Source records START
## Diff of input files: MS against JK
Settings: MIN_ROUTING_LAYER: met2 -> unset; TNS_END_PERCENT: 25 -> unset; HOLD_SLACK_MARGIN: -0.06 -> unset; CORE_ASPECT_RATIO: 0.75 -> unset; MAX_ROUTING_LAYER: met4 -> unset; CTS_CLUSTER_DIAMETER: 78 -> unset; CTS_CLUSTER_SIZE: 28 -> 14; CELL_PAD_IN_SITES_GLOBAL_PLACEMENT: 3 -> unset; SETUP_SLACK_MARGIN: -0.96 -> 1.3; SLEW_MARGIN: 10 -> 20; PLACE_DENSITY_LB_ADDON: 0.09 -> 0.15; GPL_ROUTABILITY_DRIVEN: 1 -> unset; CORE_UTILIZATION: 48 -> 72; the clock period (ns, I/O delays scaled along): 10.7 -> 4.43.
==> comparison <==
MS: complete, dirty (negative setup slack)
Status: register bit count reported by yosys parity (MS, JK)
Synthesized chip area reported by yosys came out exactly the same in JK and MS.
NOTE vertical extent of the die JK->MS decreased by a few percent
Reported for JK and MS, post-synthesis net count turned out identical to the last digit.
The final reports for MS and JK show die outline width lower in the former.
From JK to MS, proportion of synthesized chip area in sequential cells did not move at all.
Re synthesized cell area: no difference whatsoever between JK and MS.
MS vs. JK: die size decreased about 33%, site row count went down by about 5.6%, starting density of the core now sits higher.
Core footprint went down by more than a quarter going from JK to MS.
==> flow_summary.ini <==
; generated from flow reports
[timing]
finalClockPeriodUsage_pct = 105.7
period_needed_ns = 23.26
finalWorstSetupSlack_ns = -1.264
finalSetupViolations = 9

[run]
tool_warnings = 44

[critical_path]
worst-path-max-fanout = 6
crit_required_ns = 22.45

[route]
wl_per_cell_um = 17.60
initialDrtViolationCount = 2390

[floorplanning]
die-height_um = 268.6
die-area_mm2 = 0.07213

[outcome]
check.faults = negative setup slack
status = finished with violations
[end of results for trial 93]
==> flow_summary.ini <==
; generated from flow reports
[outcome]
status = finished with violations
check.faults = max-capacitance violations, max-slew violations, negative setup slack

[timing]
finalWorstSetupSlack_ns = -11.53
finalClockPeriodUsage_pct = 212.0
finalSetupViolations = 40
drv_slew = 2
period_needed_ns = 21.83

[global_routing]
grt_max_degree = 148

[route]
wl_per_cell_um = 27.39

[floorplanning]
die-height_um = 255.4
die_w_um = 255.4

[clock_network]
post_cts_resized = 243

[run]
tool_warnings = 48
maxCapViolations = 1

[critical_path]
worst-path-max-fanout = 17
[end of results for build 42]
module CPU(
				clk,
			  rst_n,
		   IO_stall,
         awid_m_inf,
       awaddr_m_inf,
       awsize_m_inf,
      awburst_m_inf,
        awlen_m_inf,
      awvalid_m_inf,
      awready_m_inf,
        wdata_m_inf,
        wlast_m_inf,
       wvalid_m_inf,
       wready_m_inf,
          bid_m_inf,
        bresp_m_inf,
       bvalid_m_inf,
       bready_m_inf,
         arid_m_inf,
       araddr_m_inf,
        arlen_m_inf,
       arsize_m_inf,
      arburst_m_inf,
      arvalid_m_inf,
      arready_m_inf, 
          rid_m_inf,
        rdata_m_inf,
        rresp_m_inf,
        rlast_m_inf,
       rvalid_m_inf,
       rready_m_inf 
);
input  wire clk, rst_n;
output reg  IO_stall;
parameter ID_WIDTH = 4 , ADDR_WIDTH = 32, DATA_WIDTH = 16, DRAM_NUMBER=2, WRIT_NUMBER=1;
output  wire [WRIT_NUMBER * ID_WIDTH-1:0]        awid_m_inf;
output  wire [WRIT_NUMBER * ADDR_WIDTH-1:0]    awaddr_m_inf;
output  wire [WRIT_NUMBER * 3 -1:0]            awsize_m_inf;
output  wire [WRIT_NUMBER * 2 -1:0]           awburst_m_inf;
output  wire [WRIT_NUMBER * 7 -1:0]             awlen_m_inf;
output  wire [WRIT_NUMBER-1:0]                awvalid_m_inf;
input   wire [WRIT_NUMBER-1:0]                awready_m_inf;
output  wire [WRIT_NUMBER * DATA_WIDTH-1:0]     wdata_m_inf;
output  wire [WRIT_NUMBER-1:0]                  wlast_m_inf;
output  wire [WRIT_NUMBER-1:0]                 wvalid_m_inf;
input   wire [WRIT_NUMBER-1:0]                 wready_m_inf;
input   wire [WRIT_NUMBER * ID_WIDTH-1:0]         bid_m_inf;
input   wire [WRIT_NUMBER * 2 -1:0]             bresp_m_inf;
input   wire [WRIT_NUMBER-1:0]             	   bvalid_m_inf;
output  wire [WRIT_NUMBER-1:0]                 bready_m_inf;
output  wire [DRAM_NUMBER * ID_WIDTH-1:0]       arid_m_inf;
output  wire [DRAM_NUMBER * ADDR_WIDTH-1:0]   araddr_m_inf;
output  wire [DRAM_NUMBER * 7 -1:0]            arlen_m_inf;
output  wire [DRAM_NUMBER * 3 -1:0]           arsize_m_inf;
output  wire [DRAM_NUMBER * 2 -1:0]          arburst_m_inf;
output  wire [DRAM_NUMBER-1:0]               arvalid_m_inf;
input   wire [DRAM_NUMBER-1:0]               arready_m_inf;
input   wire [DRAM_NUMBER * ID_WIDTH-1:0]         rid_m_inf;
input   wire [DRAM_NUMBER * DATA_WIDTH-1:0]     rdata_m_inf;
input   wire [DRAM_NUMBER * 2 -1:0]             rresp_m_inf;
input   wire [DRAM_NUMBER-1:0]                  rlast_m_inf;
input   wire [DRAM_NUMBER-1:0]                 rvalid_m_inf;
output  wire [DRAM_NUMBER-1:0]                 rready_m_inf;
reg  [3:0]current_state ;
reg  [3:0]next_state ;
reg signed [15:0] core_r0 , core_r1 , core_r2 , core_r3 ;
reg signed [15:0] core_r4 , core_r5 , core_r6 , core_r7 ;
reg signed [15:0] core_r8 , core_r9 , core_r10, core_r11;
reg signed [15:0] core_r12, core_r13, core_r14, core_r15;
wire  MEM_cen, MEM_oen;
reg   MEM_wen;
wire  [3:0]MEM_adr;
reg   [15:0]MEM_in ;
wire  [15:0] MEM_out;
wire  [2:0]opcode;
wire  [3:0]rs,rt,rd;
wire  func;
wire  signed[4:0]imm;
wire  [15:0]address;
wire  [15:0]inst;
reg   [15:0]inst_reg1, inst_reg2;
reg   signed [15:0]rs_data,rt_data,rd_data;
reg   in_valid_inst ;
wire  out_valid_inst ;
reg   signed [12:0] pc ;
reg   [4:0]inst_mode ; 
wire  signed [15:0]data_addr;
wire  out_finish_data;
reg   in_valid_data_write ;
reg   in_valid_data_read;
wire  out_valid_data ;
wire  signed[15:0]load_data ;
parameter EMPTY         = 5'd0 ;
parameter ADD           = 5'd1 ;
parameter SUB           = 5'd2 ;
parameter SLT           = 5'd3 ;
parameter MUL           = 5'd4 ;
parameter LOAD          = 5'd5 ;
parameter STORE         = 5'd6 ;
parameter BRANCH        = 5'd7 ;
parameter JUMP          = 5'd8 ;
parameter IDLE              = 4'd0  ;
parameter INST_FETCH_1      = 4'd1  ;
parameter INST_FETCH_2      = 4'd2  ;
parameter SRAM_STORE        = 4'd3  ;
parameter SRAM_TAKE         = 4'd4  ;
parameter INST_DECODE       = 4'd5  ;
parameter EXECUTE           = 4'd6  ;
parameter DATA_LOAD         = 4'd7  ;
parameter DATA_STORE        = 4'd8  ;
parameter WAIT_OUT_FINISH   = 4'd9  ;
parameter WAIT_OUT_VALID_DATA = 4'd10 ;
parameter WRITE_BACK        = 4'd11 ;
parameter CHECK_REG         = 4'd12 ;
assign opcode = inst_reg2[15:13] ;
assign rs     = inst_reg2[12: 9] ;
assign rt     = inst_reg2[ 8: 5] ;
assign rd     = inst_reg2[ 4: 1] ;
assign func   = inst_reg2[0] ;
assign imm    = inst_reg2[ 4: 0] ;
assign address = { 3'b000 , inst_reg2[12:0] } ;
assign data_addr = {4'b0001, ((rs_data + imm) * 2 )} ;  
always@(posedge clk or negedge rst_n)begin
  if(!rst_n)  current_state <= IDLE ;
  else        current_state <= next_state ;
end
always@(*)begin
    case(current_state)
        IDLE : begin
            next_state = INST_FETCH_1 ;
        end
        INST_FETCH_1 : begin
            next_state = INST_FETCH_2 ;
        end
        INST_FETCH_2 : begin
            if(out_valid_inst)  next_state = SRAM_STORE  ;
            else                next_state = INST_FETCH_2 ;
        end
        SRAM_STORE : begin
            next_state = SRAM_TAKE;
        end
        SRAM_TAKE : begin
            next_state = INST_DECODE;
        end
        INST_DECODE : begin
            next_state = EXECUTE ;
        end
        EXECUTE : begin
            if(opcode[2:1] == 2'b00)      next_state = WRITE_BACK  ;  
            else if(opcode == 3'b011)     next_state = DATA_LOAD   ;  
            else if(opcode == 3'b010)     next_state = DATA_STORE  ;  
            else                          next_state = CHECK_REG   ;  
        end
        WRITE_BACK : begin
            next_state = CHECK_REG ;
        end
        DATA_LOAD : begin
            next_state = WAIT_OUT_VALID_DATA;
        end
        DATA_STORE : begin
            next_state = WAIT_OUT_FINISH;
        end
        WAIT_OUT_VALID_DATA :begin
            if(out_valid_data)      next_state = CHECK_REG ;
            else                    next_state = WAIT_OUT_VALID_DATA ;
        end
        WAIT_OUT_FINISH : begin
            if(out_finish_data)  next_state = CHECK_REG;
            else                 next_state = WAIT_OUT_FINISH ;
        end
        CHECK_REG : begin
            next_state = IDLE ;
        end
        default: next_state = current_state ;
    endcase
end
always@(posedge clk or negedge rst_n)begin
    if(!rst_n)    pc <= 13'b0;
    else begin
        if(current_state == CHECK_REG) begin
            if(opcode == 3'b101 &&  (rs_data== rt_data) )    pc  <= pc + 2 + (imm << 1)  ;   
            else if(opcode == 3'b100 )                       pc  <= address;
            else pc <= pc + 2 ;
        end
    end 
end
always@(*)begin
    case(current_state)
        INST_FETCH_1 : in_valid_inst = 1 ;
        default :      in_valid_inst = 0;
    endcase
end
always@(*)begin
    case(current_state)
        DATA_LOAD : in_valid_data_read = 1 ;
        default :      in_valid_data_read = 0;
    endcase
end
always@(*)begin
    case(current_state)
        SRAM_STORE : MEM_wen = 0 ;
        default :    MEM_wen = 1 ;
    endcase
end
always@(*)begin
    case(current_state)
        SRAM_STORE : MEM_in = inst_reg1;
        default :    MEM_in = 0;
    endcase
end
always@(posedge clk or negedge rst_n)begin
    if(!rst_n)      inst_reg1 <= 0;
    else if(out_valid_inst)  inst_reg1 <= inst;
 end
 always@(posedge clk or negedge rst_n)begin
    if(!rst_n)      inst_reg2 <= 0;
    else if(current_state == SRAM_TAKE) inst_reg2 <= MEM_out;
 end
always@(*)begin
    case(opcode)
        3'b000 : begin
            if(func)    inst_mode = ADD ;
            else        inst_mode = SUB ;
        end 
        3'b001 : begin
            if(func)    inst_mode = SLT ;
            else        inst_mode = MUL ;
        end
        3'b011 :        inst_mode = LOAD    ;
        3'b010 :        inst_mode = STORE   ;
        3'b101 :        inst_mode = BRANCH  ;      
        3'b100 :        inst_mode = JUMP    ;
        default : inst_mode = EMPTY ;
    endcase
end
always @(posedge clk or negedge rst_n) begin
    if (!rst_n)     rs_data <= 0 ;
    else begin
        if (current_state == INST_DECODE) begin
            case(rs)
                0:      rs_data <= core_r0  ;
                1:      rs_data <= core_r1  ;
                2:      rs_data <= core_r2  ;
                3:      rs_data <= core_r3  ;
                4:      rs_data <= core_r4  ;
                5:      rs_data <= core_r5  ;
                6:      rs_data <= core_r6  ;
                7:      rs_data <= core_r7  ;
                8:      rs_data <= core_r8  ;
                9:      rs_data <= core_r9  ;
                10:     rs_data <= core_r10 ; 
                11:     rs_data <= core_r11 ; 
                12:     rs_data <= core_r12 ; 
                13:     rs_data <= core_r13 ; 
                14:     rs_data <= core_r14 ; 
                15:     rs_data <= core_r15 ; 
            endcase
        end         
    end
end
always @(posedge clk or negedge rst_n) begin
    if (!rst_n)     rt_data <= 0 ;
    else begin
        if (current_state == INST_DECODE) begin
            case(rt)
                0:      rt_data <= core_r0  ;
                1:      rt_data <= core_r1  ;
                2:      rt_data <= core_r2  ;
                3:      rt_data <= core_r3  ;
                4:      rt_data <= core_r4  ;
                5:      rt_data <= core_r5  ;
                6:      rt_data <= core_r6  ;
                7:      rt_data <= core_r7  ;
                8:      rt_data <= core_r8  ;
                9:      rt_data <= core_r9  ;
                10:     rt_data <= core_r10 ; 
                11:     rt_data <= core_r11 ; 
                12:     rt_data <= core_r12 ; 
                13:     rt_data <= core_r13 ; 
                14:     rt_data <= core_r14 ; 
                15:     rt_data <= core_r15 ; 
            endcase
        end         
    end
end
always@(posedge clk or negedge rst_n)begin
    if(!rst_n)      rd_data <= 0 ;
    else begin
        if(current_state == EXECUTE) begin
            case(inst_mode)
                ADD : rd_data <= rs_data + rt_data ;
                SUB : rd_data <= rs_data - rt_data ;
                SLT : begin
                    if(rt_data > rs_data)   rd_data <= 1'b1 ;
                    else                    rd_data <= 1'b0;
                end 
                MUL : rd_data <= rs_data * rt_data ;
                default : rd_data <= 0 ;
            endcase
        end
    end
end
always@(*)begin
    case(current_state)
        DATA_STORE :          in_valid_data_write = 1'b1;
        default :             in_valid_data_write = 1'b0;
    endcase
end
always@(posedge clk or negedge rst_n)begin
    if(!rst_n)begin
        IO_stall <= 1;
    end
    else begin
        case(current_state)
            CHECK_REG : IO_stall <= 0;
            default: IO_stall <= 1 ;
        endcase
    end
end
always@(posedge clk or negedge rst_n)begin
    if(!rst_n)begin
        core_r0  <= 0;
    end
    else begin
        if(current_state == WRITE_BACK && rd == 0) core_r0 <= rd_data ;
        else if (out_valid_data==1     && rt == 0) core_r0 <= load_data ;
    end
end
always@(posedge clk or negedge rst_n)begin
    if(!rst_n)begin
        core_r1  <= 0;
    end
    else begin
        if(current_state == WRITE_BACK && rd == 1) core_r1 <= rd_data ;
        else if (out_valid_data==1     && rt == 1) core_r1 <= load_data ;
    end
end
always@(posedge clk or negedge rst_n)begin
    if(!rst_n)begin
        core_r2  <= 0;
    end
    else begin
        if(current_state == WRITE_BACK && rd == 2) core_r2 <= rd_data ;
        else if (out_valid_data==1     && rt == 2) core_r2 <= load_data ;
    end
end
always@(posedge clk or negedge rst_n)begin
    if(!rst_n)begin
        core_r3  <= 0;
    end
    else begin
        if(current_state == WRITE_BACK && rd == 3) core_r3 <= rd_data ;
        else if (out_valid_data==1     && rt == 3) core_r3 <= load_data ;
    end
end
always@(posedge clk or negedge rst_n)begin
    if(!rst_n)begin
        core_r4  <= 0;
    end
    else begin
        if(current_state == WRITE_BACK && rd == 4) core_r4 <= rd_data ;
        else if (out_valid_data==1     && rt == 4) core_r4 <= load_data ;
    end
end
always@(posedge clk or negedge rst_n)begin
    if(!rst_n)begin
        core_r5  <= 0;
    end
    else begin
        if(current_state == WRITE_BACK && rd == 5) core_r5 <= rd_data ;
        else if (out_valid_data==1     && rt == 5) core_r5 <= load_data ;
    end
end
always@(posedge clk or negedge rst_n)begin
    if(!rst_n)begin
        core_r6  <= 0;
    end
    else begin
        if(current_state == WRITE_BACK && rd == 6) core_r6 <= rd_data ;
        else if (out_valid_data==1     && rt == 6) core_r6 <= load_data ;
    end
end
always@(posedge clk or negedge rst_n)begin
    if(!rst_n)begin
        core_r7  <= 0;
    end
    else begin
        if(current_state == WRITE_BACK && rd == 7) core_r7 <= rd_data ;
        else if (out_valid_data==1     && rt == 7) core_r7 <= load_data ;
    end
end
always@(posedge clk or negedge rst_n)begin
    if(!rst_n)begin
        core_r8  <= 0;
    end
    else begin
        if(current_state == WRITE_BACK && rd == 8) core_r8 <= rd_data ;
        else if (out_valid_data==1     && rt == 8) core_r8 <= load_data ;
    end
end
always@(posedge clk or negedge rst_n)begin
    if(!rst_n)begin
        core_r9  <= 0;
    end
    else begin
        if(current_state == WRITE_BACK && rd == 9) core_r9 <= rd_data ;
        else if (out_valid_data==1     && rt == 9) core_r9 <= load_data ;
    end
end
always@(posedge clk or negedge rst_n)begin
    if(!rst_n)begin
        core_r10  <= 0;
    end
    else begin
        if(current_state == WRITE_BACK && rd == 10) core_r10 <= rd_data ;
        else if (out_valid_data==1     && rt == 10) core_r10 <= load_data ;
    end
end
always@(posedge clk or negedge rst_n)begin
    if(!rst_n)begin
        core_r11  <= 0;
    end
    else begin
        if(current_state == WRITE_BACK && rd == 11) core_r11 <= rd_data ;
        else if (out_valid_data==1     && rt == 11) core_r11 <= load_data ;
    end
end
always@(posedge clk or negedge rst_n)begin
    if(!rst_n)begin
        core_r12  <= 0;
    end
    else begin
        if(current_state == WRITE_BACK && rd == 12) core_r12 <= rd_data ;
        else if (out_valid_data==1     && rt == 12) core_r12 <= load_data ;
    end
end
always@(posedge clk or negedge rst_n)begin
    if(!rst_n)begin
        core_r13  <= 0;
    end
    else begin
        if(current_state == WRITE_BACK && rd == 13) core_r13 <= rd_data ;
        else if (out_valid_data==1     && rt == 13) core_r13 <= load_data ;
    end
end
always@(posedge clk or negedge rst_n)begin
    if(!rst_n)begin
        core_r14  <= 0;
    end
    else begin
        if(current_state == WRITE_BACK && rd == 14) core_r14 <= rd_data ;
        else if (out_valid_data==1     && rt == 14) core_r14 <= load_data ;
    end
end
always@(posedge clk or negedge rst_n)begin
    if(!rst_n)begin
        core_r15  <= 0;
    end
    else begin
        if(current_state == WRITE_BACK && rd == 15) core_r15 <= rd_data ;
        else if (out_valid_data==1     && rt == 15) core_r15 <= load_data ;
    end
end
assign MEM_cen = 0 ;
assign MEM_oen = 0 ;
assign MEM_adr = 0 ;
RA1SH X_0 (.Q(MEM_out) , .CLK(clk), .CEN(MEM_cen), .WEN(MEM_wen) , .A(MEM_adr) , .D(MEM_in), .OEN(MEM_oen));
read_DRAM_instruction Read_Inst(
                .clk(clk),
              .rst_n(rst_n),
           .in_valid(in_valid_inst),
            .in_addr(pc),
          .out_valid(out_valid_inst),
           .out_inst(inst),
         .arid_m_inf(arid_m_inf[DRAM_NUMBER * ID_WIDTH-1:ID_WIDTH]),
       .araddr_m_inf(araddr_m_inf[DRAM_NUMBER * ADDR_WIDTH-1:ADDR_WIDTH]),
        .arlen_m_inf(arlen_m_inf[DRAM_NUMBER * 7 -1:7]),
       .arsize_m_inf(arsize_m_inf[DRAM_NUMBER * 3 -1:3]),
      .arburst_m_inf(arburst_m_inf[DRAM_NUMBER * 2 -1:2]),
      .arvalid_m_inf(arvalid_m_inf[1]),
      .arready_m_inf(arready_m_inf[1]), 
          .rid_m_inf(rid_m_inf[DRAM_NUMBER * ID_WIDTH-1:ID_WIDTH]),
        .rdata_m_inf(rdata_m_inf[DRAM_NUMBER * DATA_WIDTH-1:DATA_WIDTH]),
        .rresp_m_inf(rresp_m_inf[DRAM_NUMBER * 2 -1:2]),
        .rlast_m_inf(rlast_m_inf[1]),
       .rvalid_m_inf(rvalid_m_inf[1]),
       .rready_m_inf(rready_m_inf[1]) 
);
read_DRAM_data read_DRAM_data(
                .clk(clk),
              .rst_n(rst_n),
           .in_valid(in_valid_data_read),
            .in_addr(data_addr[11:0]),
          .out_valid(out_valid_data),
           .out_data(load_data),
         .arid_m_inf(arid_m_inf[ID_WIDTH-1:0]),
       .araddr_m_inf(araddr_m_inf[ADDR_WIDTH-1:0]),
        .arlen_m_inf(arlen_m_inf[7 -1:0]),
       .arsize_m_inf(arsize_m_inf[3 -1:0]),
      .arburst_m_inf(arburst_m_inf[2 -1:0]),
      .arvalid_m_inf(arvalid_m_inf[0]),
      .arready_m_inf(arready_m_inf[0]), 
          .rid_m_inf(rid_m_inf[ID_WIDTH-1:0]),
        .rdata_m_inf(rdata_m_inf[DATA_WIDTH-1:0]),
        .rresp_m_inf(rresp_m_inf[2 -1:0]),
        .rlast_m_inf(rlast_m_inf[0]),
       .rvalid_m_inf(rvalid_m_inf[0]),
       .rready_m_inf(rready_m_inf[0]) 
);
write_DRAM_data WRITE_DATA(
                .clk(clk),
              .rst_n(rst_n),
           .in_valid(in_valid_data_write),
            .in_addr(data_addr[11:0]),
            .in_data(rt_data),
         .out_finish(out_finish_data),
         .awid_m_inf(awid_m_inf),
       .awaddr_m_inf(awaddr_m_inf),
       .awsize_m_inf(awsize_m_inf),
      .awburst_m_inf(awburst_m_inf),
        .awlen_m_inf(awlen_m_inf),
      .awvalid_m_inf(awvalid_m_inf),
      .awready_m_inf(awready_m_inf),
        .wdata_m_inf(wdata_m_inf),
        .wlast_m_inf(wlast_m_inf),
       .wvalid_m_inf(wvalid_m_inf),
       .wready_m_inf(wready_m_inf),
          .bid_m_inf(bid_m_inf),
        .bresp_m_inf(bresp_m_inf),
       .bvalid_m_inf(bvalid_m_inf),
       .bready_m_inf(bready_m_inf)
);
endmodule
==> job 2508 <==
## seq_mult
module seq_mult(d, done, clk, a, b, go, reset);
  parameter n=32, log2n=5;
  output [2*n-1:0] d;
  output reg done;
	input clk;
	input [n-1:0] a, b;
	input go, reset;
	reg c;
	reg [n-1:0] p, q, m;
	reg [log2n:0]count;
	reg [n:0] sum;
	reg [log2n:0] count_n;
	always @(posedge clk, posedge reset)
		if(reset == 1) begin
			done <= 0;
		end
    else if(reset == 0) begin
			if(go) begin
				c <= 0;
        p <= 0;
				q <= a;
				m <= b;
				done <= 0;
				count <= n;
      end
			else if (!done) begin
				if (q[0] == 0) begin
					sum = 0 + p; 
				end
				else begin
					sum = m + p; 
				end
				{c,p,q} <= {sum,q} >> 1;
				count_n = count - 1;
				count <= count_n;
				if (count_n == 0) begin
					done <= 1;
				end
			end
		end
	assign d = {p,q};
endmodule
clock: 2.41 ns
lec_check: 0
cap_margin: 20
core_margin: 2
core_utilization: 66
cts_cluster_diameter: 36
setup_slack_margin: -0.24
slew_margin: 20
run.sh (not shown) runs the stock make flow with config.mk's settings and CLKGATE_MAP_FILE=.
==> job 6441: changes against job 2508 <==
CORE_UTILIZATION = 40   (was 66)
CTS_CLUSTER_DIAMETER = 235   (was 36)
SETUP_SLACK_MARGIN = -0.01   (was -0.24)
SLEW_MARGIN = 35   (was 20)
==> flow/constraint.sdc (replaced) <==
create_clock -name core_clock -period 3.3 [get_ports {clk}]
set_input_delay 0.6600 -clock core_clock [delete_from_list [all_inputs] [get_ports {clk}]]
set_output_delay 0.6600 -clock core_clock [all_outputs]
set_load 0.01 [all_outputs]
==> summary of the runs <==
- Die size: job 6441 is higher than job 2508 (about 60%).
- Area after synthesis is the same in job 6441 and job 2508.
- Synthesized cell count is the same in job 6441 and job 2508.
- Job 6441 passed the timing, design-rule and antenna checks. Job 2508 aborted during 4_1_cts (DPL-0033).
## kmer_hash_top
module kmer_hash_top(
    input  logic        clk_out,
    input  logic        reset,         
    input  logic        in_valid,
    input  logic [7:0]  in_char,
    output logic        in_ready,
    output logic        out_valid,
    output logic [63:0] out_hash,
    output logic [5:0]  out_ldz,
    output logic [31:0] out_sum
);
    logic [247:0] data;
    logic [4:0]   count;
    logic         busy;
    logic         start;
    logic [61:0]  coded_kmer;  logic coded_ready;
    logic [61:0]  k_canon;     logic canon_ready;
    logic [63:0]  hash_result; logic hash_ready;
    logic [5:0]   ldz;         logic ldz_ready;
    logic [31:0]  sum_ldz;
    assign in_ready = ~busy;
    always_ff @(posedge clk_out) begin
        if(reset==0) begin
            data<=0;
            count<=0;
            busy<=0;
            start<=0;
        end
        else begin
            start<=0;
            if(in_valid && !busy) begin
                if(in_char==8'b0) begin
                    data<=0;
                    count<=0;
                end
                else begin
                    data[247:8]<=data[239:0];
                    data[7:0]<=in_char;
                    if(count>=30) begin
                        count<=31;
                        start<=1;
                        busy<=1;
                    end
                    else begin
                        count<=count+1;
                    end
                end
            end
            else if(hash_ready) begin
                busy<=0;
            end
        end
    end
    encode_fsm f1(.data(data), .clk_out(clk_out), .reset(reset), .start(start),
                  .coded_kmer(coded_kmer), .coded_ready(coded_ready));
    canonic_fsm f2(.clk_out(clk_out), .reset(reset), .coded_ready(coded_ready),
                   .coded_kmer(coded_kmer), .k_canon(k_canon), .canon_ready(canon_ready));
    k_canon_to_hash_result_velocidad_3pasos f3(.clk_out(clk_out), .reset(reset),
                   .canon_ready(canon_ready), .k_canon(k_canon),
                   .hash_result(hash_result), .hash_ready(hash_ready));
    ldz_position f4(.reset(reset), .clk_out(clk_out), .hash_ready(hash_ready),
  ...
export LEC_CHECK = 0
export CAP_MARGIN = 20
export CORE_MARGIN = 2
export CORE_UTILIZATION = 72
export CTS_CLUSTER_SIZE = 25
export GPL_TIMING_DRIVEN = 1
export MAX_ROUTING_LAYER = met5
export PLACE_DENSITY_LB_ADDON = 0.21
export SETUP_SLACK_MARGIN = 2.05
export SLEW_MARGIN = 20
export TNS_END_PERCENT = 40
create_clock -name core_clock -period 7.96 [get_ports {clk_out}]
run.sh (not shown) runs the stock make flow with config.mk's settings and CLKGATE_MAP_FILE=.
The first run finished with timing, DRC and antenna clean.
Source records END
▸ **Requirement**: What the task asks for is a word-for-word repeat of the lines above, from the first through the one containing "Synthesized chip area reported".

▸ **Output below**:
## Diff of input files: MS against JK
Settings: MIN_ROUTING_LAYER: met2 -> unset; TNS_END_PERCENT: 25 -> unset; HOLD_SLACK_MARGIN: -0.06 -> unset; CORE_ASPECT_RATIO: 0.75 -> unset; MAX_ROUTING_LAYER: met4 -> unset; CTS_CLUSTER_DIAMETER: 78 -> unset; CTS_CLUSTER_SIZE: 28 -> 14; CELL_PAD_IN_SITES_GLOBAL_PLACEMENT: 3 -> unset; SETUP_SLACK_MARGIN: -0.96 -> 1.3; SLEW_MARGIN: 10 -> 20; PLACE_DENSITY_LB_ADDON: 0.09 -> 0.15; GPL_ROUTABILITY_DRIVEN: 1 -> unset; CORE_UTILIZATION: 48 -> 72; the clock period (ns, I/O delays scaled along): 10.7 -> 4.43.
==> comparison <==
MS: complete, dirty (negative setup slack)
Status: register bit count reported by yosys parity (MS, JK)
Synthesized chip area reported by yosys came out exactly the same in JK and MS.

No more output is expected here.